I have had to palm sand really bad ones before, some can be hand sanded, but surely prime to seal it all...


----------



## scholarlypainting (Sep 30, 2008)

thanks guys!! ill bust out the mudding knives and make myself a nice smooth blue room!


----------



## timhag (Sep 30, 2007)

scholarlypainting said:


> thanks guys!! ill bust out the mudding knives and make myself a nice smooth blue room!


Won't need the mudding knives if it will sand down nicely. If not, then bust them out.


----------



## scholarlypainting (Sep 30, 2008)

should i bust out the 1 Hp belt sander wrapped in a nice smooth 65 grit diamond carbide tipped cloth?

gettin mid evil on it :wheelchair:


----------



## timhag (Sep 30, 2007)

scholarlypainting said:


> should i bust out the 1 Hp belt sander wrapped in a nice smooth 65 grit diamond carbide tipped cloth?
> 
> gettin mid evil on it :wheelchair:


Just need to pole sand brother, if they are heavy, bust out the palm sander.


----------



## paintech (Nov 7, 2008)

*Wow, how clueless can one be?*

Just having to ask this question has to make one wonder. How is it that you came to be in this business when you lack the basic knowledge needed to complete such an small & easy task? 

How long have you been in the business?

Did you have any prior training before deciding to get into the painting business? If so, why do you need to ask this basic question?

I am not trying to discurage you nor embarrass you in any way. My point is that you may have jumped the gun when you decided you were ready to go in to business for yourself in this industry. You may want to go work for an established painting contractor for six month or a year to learn the ropes than come back and try again.

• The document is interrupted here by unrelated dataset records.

===== config.mk =====
export PLATFORM = sky130hd
export DESIGN_NAME = serial_add_sub
export DESIGN_NICKNAME = d
export VERILOG_FILES = /design/src/rtl/serial_add_sub.sv
export SDC_FILE = /design/constraint.sdc
export NUM_CORES = 1
export LEC_CHECK = 0
export CORE_ASPECT_RATIO = 1.25
export CORE_MARGIN = 2
export CORE_UTILIZATION = 55
export DETAILED_ROUTE_END_ITERATION = 8
export GPL_TIMING_DRIVEN = 1
export MAX_ROUTING_LAYER = met4
export PLACE_DENSITY = 0.82
export SLEW_MARGIN = 0
export SYNTH_ARGS = -nofsm -noshare
export SYNTH_HDL_FRONTEND = slang
export SYNTH_SLANG_ARGS = --single-unit

===== constraint.sdc =====
create_clock -name clk -period 2.9 [get_ports clk]
set_input_delay 0.58 -clock clk [delete_from_list [all_inputs] [get_ports clk]]
set_output_delay 0.58 -clock clk [all_outputs]
set_load 0.02 [all_outputs]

There is nothing wrong with learning from your future competitors, but go out half baked will return nothing but bad things for both your name and your company name. 

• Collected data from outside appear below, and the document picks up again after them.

**src/rtl/nl_vc_blocked_tracker_pkg.sv**
```systemverilog
// Shared router types and helpers: port numbering, XY turn legality and the
// credit-counter width helper.
package nl_vc_blocked_tracker_pkg;

  localparam int NL_NP = 5;

  localparam int NL_PORT_LOCAL = 0;
  localparam int NL_PORT_EAST  = 1;
  localparam int NL_PORT_WEST  = 2;
  localparam int NL_PORT_NORTH = 3;
  localparam int NL_PORT_SOUTH = 4;

  typedef logic [NL_NP-1:0] output_port_t;

  // XY routing: no U-turns (except local), and a flit travelling in Y never turns back into X.
  function automatic bit NL_route_valid_turn(input int in_port, input int out_port);
    bit in_y;
    bit out_x;
    in_y  = (in_port == NL_PORT_NORTH) || (in_port == NL_PORT_SOUTH);
    out_x = (out_port == NL_PORT_EAST) || (out_port == NL_PORT_WEST);
    if ((in_port == out_port) && (in_port != NL_PORT_LOCAL)) return 1'b0;
    if (in_y && out_x) return 1'b0;
    return 1'b1;
  endfunction

  function automatic int nl_cnt_w(input int depth);
    return $clog2(depth + 1);
  endfunction

endpackage

```
**src/rtl/nl_vc_credit_counter.sv**
```systemverilog
// Per-VC downstream state: saturating credit counter, busy (allocated) flag and
// registered blocked bit. Error conditions leave as single-cycle pulses.
module nl_vc_credit_counter #(
  parameter int BUF_DEPTH = 4,
  parameter int THRESH    = 0,
  parameter int ATOMIC    = 1,
  parameter int CNT_W     = 3
) (
  input  logic             clk,
  input  logic             rst,
  input  logic             alloc,
  input  logic             sent,
  input  logic             tail,
  input  logic             credit,
  output logic [CNT_W-1:0] cnt,
  output logic             blocked,
  output logic             err_credit,
  output logic             err_realloc
);

  localparam logic [CNT_W-1:0] FULL  = CNT_W'(BUF_DEPTH);
  localparam logic [CNT_W-1:0] LIMIT = CNT_W'(THRESH);

  logic [CNT_W-1:0] cnt_nxt;
  logic             busy;
  logic             busy_nxt;
  logic             release_vc;

  always_comb begin
    cnt_nxt     = cnt;
    err_credit  = 1'b0;
    release_vc  = sent & tail;
    // A credit and a send in the same cycle cancel, so only the lone cases move the count.
    if (credit && !sent) begin
      if (cnt == FULL) err_credit = 1'b1;
      else             cnt_nxt    = cnt + 1'b1;
    end else if (sent && !credit) begin
      if (cnt == '0) err_credit = 1'b1;
      else           cnt_nxt    = cnt - 1'b1;
    end
    busy_nxt    = alloc | (busy & ~release_vc);
    err_realloc = alloc & busy & ~release_vc;
  end

  always_ff @(posedge clk) begin
    if (rst) begin
      cnt     <= FULL;
      busy    <= 1'b0;
      blocked <= 1'b0;
    end else begin
      cnt     <= cnt_nxt;
      busy    <= busy_nxt;
      blocked <= (cnt_nxt <= LIMIT) | ((ATOMIC != 0) & busy_nxt);
    end
  end

endmodule

```
**src/rtl/nl_vc_blocked_tracker.sv**
```systemverilog
// Stateful VC-blocked tracker for one input port: per-(port,VC) credit/busy state,
// registered blocked map, sticky error flags and a zero-cycle one-hot query.
module nl_vc_blocked_tracker
  import nl_vc_blocked_tracker_pkg::*;
#(
  parameter int input_port = 0,
  parameter int NP         = 5,
  parameter int NV         = 4,
  parameter int BUF_DEPTH  = 4,
  parameter int THRESH     = 0,
  parameter int ATOMIC     = 1,
  parameter int CNT_W      = nl_cnt_w(BUF_DEPTH)
) (
  input  logic                  clk,
  input  logic                  rst,
  input  logic [NP-1:0]         output_port_sw,
  input  logic [NV-1:0]         vc_blocked_chk,
  input  logic [NP*NV-1:0]      vc_alloc,
  input  logic [NP*NV-1:0]      flit_sent,
  input  logic [NP*NV-1:0]      flit_tail,
  input  logic [NP*NV-1:0]      credit_in,
  output logic                  vc_full_blocked,
  output logic [NP*NV-1:0]      vc_blocked_map,
  output logic [NP*NV*CNT_W-1:0] credit_cnt,
  output logic                  err_credit,
  output logic                  err_realloc
);

  localparam int NVC = NP * NV;

  logic [NVC-1:0] err_credit_evt;
  logic [NVC-1:0] err_realloc_evt;

  for (genvar p = 0; p < NP; p++) begin : g_port
    if (NL_route_valid_turn(input_port, p)) begin : g_legal
      for (genvar v = 0; v < NV; v++) begin : g_vc
        localparam int I = p * NV + v;
        nl_vc_credit_counter #(
          .BUF_DEPTH (BUF_DEPTH),
          .THRESH    (THRESH),
          .ATOMIC    (ATOMIC),
          .CNT_W     (CNT_W)
        ) u_cnt (
          .clk         (clk),
          .rst         (rst),
          .alloc       (vc_alloc[I]),
          .sent        (flit_sent[I]),
          .tail        (flit_tail[I]),
          .credit      (credit_in[I]),
          .cnt         (credit_cnt[I*CNT_W +: CNT_W]),
          .blocked     (vc_blocked_map[I]),
          .err_credit  (err_credit_evt[I]),
          .err_realloc (err_realloc_evt[I])
        );
      end
    end else begin : g_illegal
      // Traffic can never be routed here, so events are dropped and state is pinned idle.
      logic unused_evt;
      assign unused_evt = ^{vc_alloc[p*NV +: NV], flit_sent[p*NV +: NV],
                            flit_tail[p*NV +: NV], credit_in[p*NV +: NV]};
      assign err_credit_evt[p*NV +: NV]  = '0;
      assign err_realloc_evt[p*NV +: NV] = '0;
      assign vc_blocked_map[p*NV +: NV]  = '0;
      for (genvar v = 0; v < NV; v++) begin : g_vc
        assign credit_cnt[(p*NV+v)*CNT_W +: CNT_W] = CNT_W'(BUF_DEPTH);
      end
    end
  end

  always_ff @(posedge clk) begin
    if (rst) begin
      err_credit  <= 1'b0;
      err_realloc <= 1'b0;
    end else begin
      err_credit  <= err_credit  | (|err_credit_evt);
      err_realloc <= err_realloc | (|err_realloc_evt);
    end
  end

  // Non-one-hot selects naturally give the OR over every selected (port, VC) pair.
  always_comb begin
    vc_full_blocked = 1'b0;
    for (int p = 0; p < NP; p++) begin
      for (int v = 0; v < NV; v++) begin
        vc_full_blocked = vc_full_blocked |
                          (vc_blocked_map[p*NV+v] & output_port_sw[p] & vc_blocked_chk[v]);
      end
    end
  end

endmodule
```
**config.mk**
```make
export PLATFORM = sky130hd
export DESIGN_NAME = nl_vc_blocked_tracker
export DESIGN_NICKNAME = d
export VERILOG_FILES = /design/src/rtl/nl_vc_blocked_tracker_pkg.sv /design/src/rtl/nl_vc_credit_counter.sv /design/src/rtl/nl_vc_blocked_tracker.sv
export SDC_FILE = /design/constraint.sdc
export NUM_CORES = 1
export LEC_CHECK = 0
export BUFFER_PORTS_ARGS = -buffer_cell sky130_fd_sc_hd__buf_2
export CORE_ASPECT_RATIO = 0.9
export CORE_MARGIN = 10
export CORE_UTILIZATION = 35
export CTS_CLUSTER_DIAMETER = 80
export DETAILED_ROUTE_END_ITERATION = 7
export GPL_TIMING_DRIVEN = 0
export RECOVER_POWER = 100
export SLEW_MARGIN = 0
export SYNTH_ARGS = -nofsm -noshare
export SYNTH_HDL_FRONTEND = slang
export SYNTH_SLANG_ARGS = --single-unit
```
**constraint.sdc**
```tcl
create_clock -name clk -period 2.5 [get_ports clk]
set_clock_uncertainty 0.2 [all_clocks]
set_input_delay 0.125 -clock clk [delete_from_list [all_inputs] [get_ports clk]]
set_output_delay 0.125 -clock clk [all_outputs]
set_load 0.01 [all_outputs]
```
==> impl_results.md <==
* Drt via density at 5.09
* Total routed wirelength at approximately 23000 µm
* Share of layout cells above drive strength 1 at between 10 and 15%
* Status: completed
* Commonest non-fill, non-tap cells in the layout: nor2_1 (107), clkbuf_1 (106), dfxtp_1 (102)
* Clock latency on the worst-skew pair at about 0.35 ns
* Slew of the pin with the lowest slew margin at ~0.88 ns
* Via count at ~6700
* Synthesis-to-finish area growth at 24.8%
* Synthesized cell area at approximately 0.007 mm²
* EDFF count, synth at 0
* Net Count, Synth at 1013
* Effective utilization at floorplan at about 36%
* Tcrit/Tclk final at 92.8%
* Final hold violation count at 0
* Die area at 0.0260 mm²
* Detailed-route DRC error count at 0
* CTS clock-pin slew for the worst setup and hold paths at about 0.070 ns
* Nets at around 1200
* F_max at 0.431 GHz
* Dpl hpwl at around 18000 µm
* Reg2Reg Launch Point: g_port[0].g_legal.g_vc[2].u_cnt.cnt[1]
* Core Rows at 48
* Hold depth at 2
* Core box area at 0.0194 mm²
* Hold Crit Endpoint: g_port[2].g_legal.g_vc[3].u_cnt.cnt[2]
* CP Launch Type: flop
* Clk root buf: clkbuf_16
* Pin count of the biggest net entering global routing at 16
* Max Fanout on Critical Path at 5
* PwrDens at ~660 mW/mm²
* Total gr overflow at 0
* Most common cell after layout, fill and taps aside: nor2_1
* Worst reg2reg path depth at 7
* Fill count at around 2000
* Slew Limit Fails at 0
* Die width at around 170 µm
* Unrepaired setup endpoints after global routing: no
* Post-layout util at between 40 and 50%
* Dpl cells at about 1300
* Avg WL per Cell at about 17 µm
* HP Start: flit_sent[11]
* Port bufs at 150
* Mean Syn Cell Area at between 8 and 9 µm²
* Vias in the first global route at 6517
* Worst endpoint data arrival time at 2.31 ns
* Critical path class: reg2reg
* Tmin final at approximately 2.3 ns
* Synth Instances at ~860
* VDD IR max at between 300 and 400 µV
* Deepest clock path buffer count at 2
* Iteration-0 DRC Markers at approximately 340
* FF-to-FF setup slack at approximately 0.18 ns
* Crit path capture type: flop
* Max cap viols at 0
* Seq/Total Area, Yosys at 29.3%
* Worst endpoint required time at 2.49 ns
* Antenna Cells at 0
* Met2 GRT Util at between 20% and 30%
* Num CTS Buffers at 9
* Yosys warns at 0
* Routability cong. at between 0.8 and 0.9
* First-pass GRT wire length at 35300 µm
* Die Height at 154 µm
* I/O Pins at ~170
* Top FF cell, synth: dfxtp_1
* DR pass1 iterations at 5
* Max-slew headroom at a little over two fifths
* Non-Filler Instances at ~1300
* FF-to-FF End: err_credit
* Hold WC Path Type: in2reg
* CTS tree: built
* Sink Count at just over 100
* Global Route Usage Sum at 16.9%
* Initial antenna violation count at 0
* Setup-failing EPs final at 0
* Synth async-reset ratio at 0%
* Post-synth cell types at 66
* CTS H-tree lvls at 3
* Gr busiest metal: met2
* Seq cells post-synth at just over 100
* Met3 GRT Util at approximately 4.3%
* Pleak at roughly 3.8 nW
* GR Layer Usage met1 at between 20% and 30%
* ANT nets after route at 0
per-layer routing:
| layer | share of wire [%] | wire length [µm] |
|---|---|---|
| met5 | 0 | 0 |
| met4 | 1.6 | 361 |
| met3 | 6.1 | 1400 |
| met2 | 46 | 10400 |
| met1 | 47 | 10700 |
synth_stat cells (16+ instances only):
library cell	instances	area [µm²]
nor2b_1	39	244
clkbuf_1	25	93.8
dfxtp_1	102	2040
buf_4	22	165
a22oi_1	20	150
a21boi_0	22	165
inv_1	84	315
nand2_1	41	154
mux2i_1	19	190
nor2_1	107	402
a21oi_1	63	315
ha_1	60	751
xnor2_1	28	245
o21ai_0	16	80.1
worst max-delay path by stage:
stage	endpoint	depth (start not counted)	startpoint	slack, ns
after floorplan	err_credit	7	g_port[0].g_legal.g_vc[0].u_cnt.cnt[0]	0.44
after global placement	g_port[1].g_legal.g_vc[1].u_cnt.cnt[0]	4	rst	-0.06
after detailed placement	g_port[0].g_legal.g_vc[0].u_cnt.busy	4	rst	-0.06
after CTS	err_credit	7	g_port[0].g_legal.g_vc[2].u_cnt.cnt[0]	0.06
after global routing	err_credit	7	g_port[0].g_legal.g_vc[2].u_cnt.cnt[0]	0.003
final	err_credit	7	g_port[0].g_legal.g_vc[2].u_cnt.cnt[1]	0.18
through the flow:
stage	power, W	setup TNS [ns]	hold slack, ns	worst slack, ns	cell area [µm²]
5_1_grt	0.00618	0	0.0153	0.00253	8710
3_5_place_dp	0.00443	-0.489	0.178	-0.0569	8040
4_1_cts	0.00585	0	0.00276	0.0577	8800
3_3_place_gp	0.00441	-0.470	0.170	-0.0648	8040
6_report	0.00574	0	0.00214	0.180	8710
2_1_floorplan	0.00367	0	0.0422	0.440	6980
power breakdown:
part	leakage, nW	switching (W)	internal (W)
Combinational	2.86	0.00129	0.00103
Sequential	0.849	0.000239	0.00186
Clock	0.129	0.000626	0.000699
Total	3.84	0.00215	0.00359
flip-flops by register name (all words and copies together), names as in the netlist:
name,count
g_port.g_legal.g_vc.u_cnt.blocked,20
err_realloc,1
g_port.g_legal.g_vc.u_cnt.busy,20
g_port.g_legal.g_vc.u_cnt.cnt,60
err_credit,1
kinds of logic (layout without fill, tap and decap cells):
| family | after synthesis | count (layout) | share of synthesized area [%] |
|---|---|---|---|
| buffers and inverters | 146 | 360 | 9.30 |
| XOR/XNOR | 37 | 37 | 4.64 |
| adder cells (fa/ha/maj) | 60 | 60 | 10.8 |
| AO/OA/AOI/OAI | 242 | 242 | 24.5 |
| flip-flops | 102 | 102 | 29.3 |
| AND/OR/NAND/NOR | 251 | 251 | 18.1 |
| multiplexers | 24 | 24 | 3.53 |
final cells by class:
type / instances / area [µm²] / share of cell area [%]
Multi-Input combinational cell: 614 / 4290 / 49.3
Sequential cell: 102 / 2040 / 23.4
Timing Repair Buffer: 199 / 1150 / 13.2
Buffer: 61 / 325 / 3.73
Inverter: 85 / 319 / 3.66
Tap cell: 250 / 313 / 3.59
Clock buffer: 12 / 246 / 2.83
Clock inverter: 3 / 21.3 / 0.244
timing repair:
item / CTS / global route
endpoints found under the hold margin: 52 / 0
hold buffers: 49 / 0
buffers inserted: 0 / 0
setup endpoints to repair: 0 / 1
resized for setup: 0 / 1
critical path, cell delays in order, from the launching register on:
cell and delay, ns:
dfxtp_1 0.38, inv_1 0.09, ha_1 0.25, and4b_1 0.23, a31oi_2 0.22, o311ai_0 0.20, a2111oi_2 0.43, a41oi_1 0.16
Power figures use the tool's default switching activity.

Not possessing the basic knowledge to complete a project such as the one you have described is not a good way to start off. What happens when you are contacted for entire interior projects that are walls only? Do you accept all the walls that do not touch trim or do you come back here to ask yet another basic question on how to properly tape the base or tricks of the trade to paint a straight line as not to paint the trim by mistake.


----------



## Mantis (Aug 4, 2008)

paintech said:


> Just having to ask this question has to make one wonder. How is it that you came to be in this business when you lack the basic knowledge needed to complete such an small & easy task?
> 
> How long have you been in the business?
> 
> ...


 Take it easy on the guy, will ya?

As far as I'm concerned he asked a perfectly legitimate question. It may be a "basic" painting question, but what's basic to you might not be for others. Maybe he's done all new construction for 10 years and never had to deal with something like this. Your post does nothing to contribute to answering his questions, it was solely a post to attack him for being new to the business, or uninformed. Relax, we all run across situations that are new to us. I would hate to have to think twice about asking for help on these boards for fear of being attacked.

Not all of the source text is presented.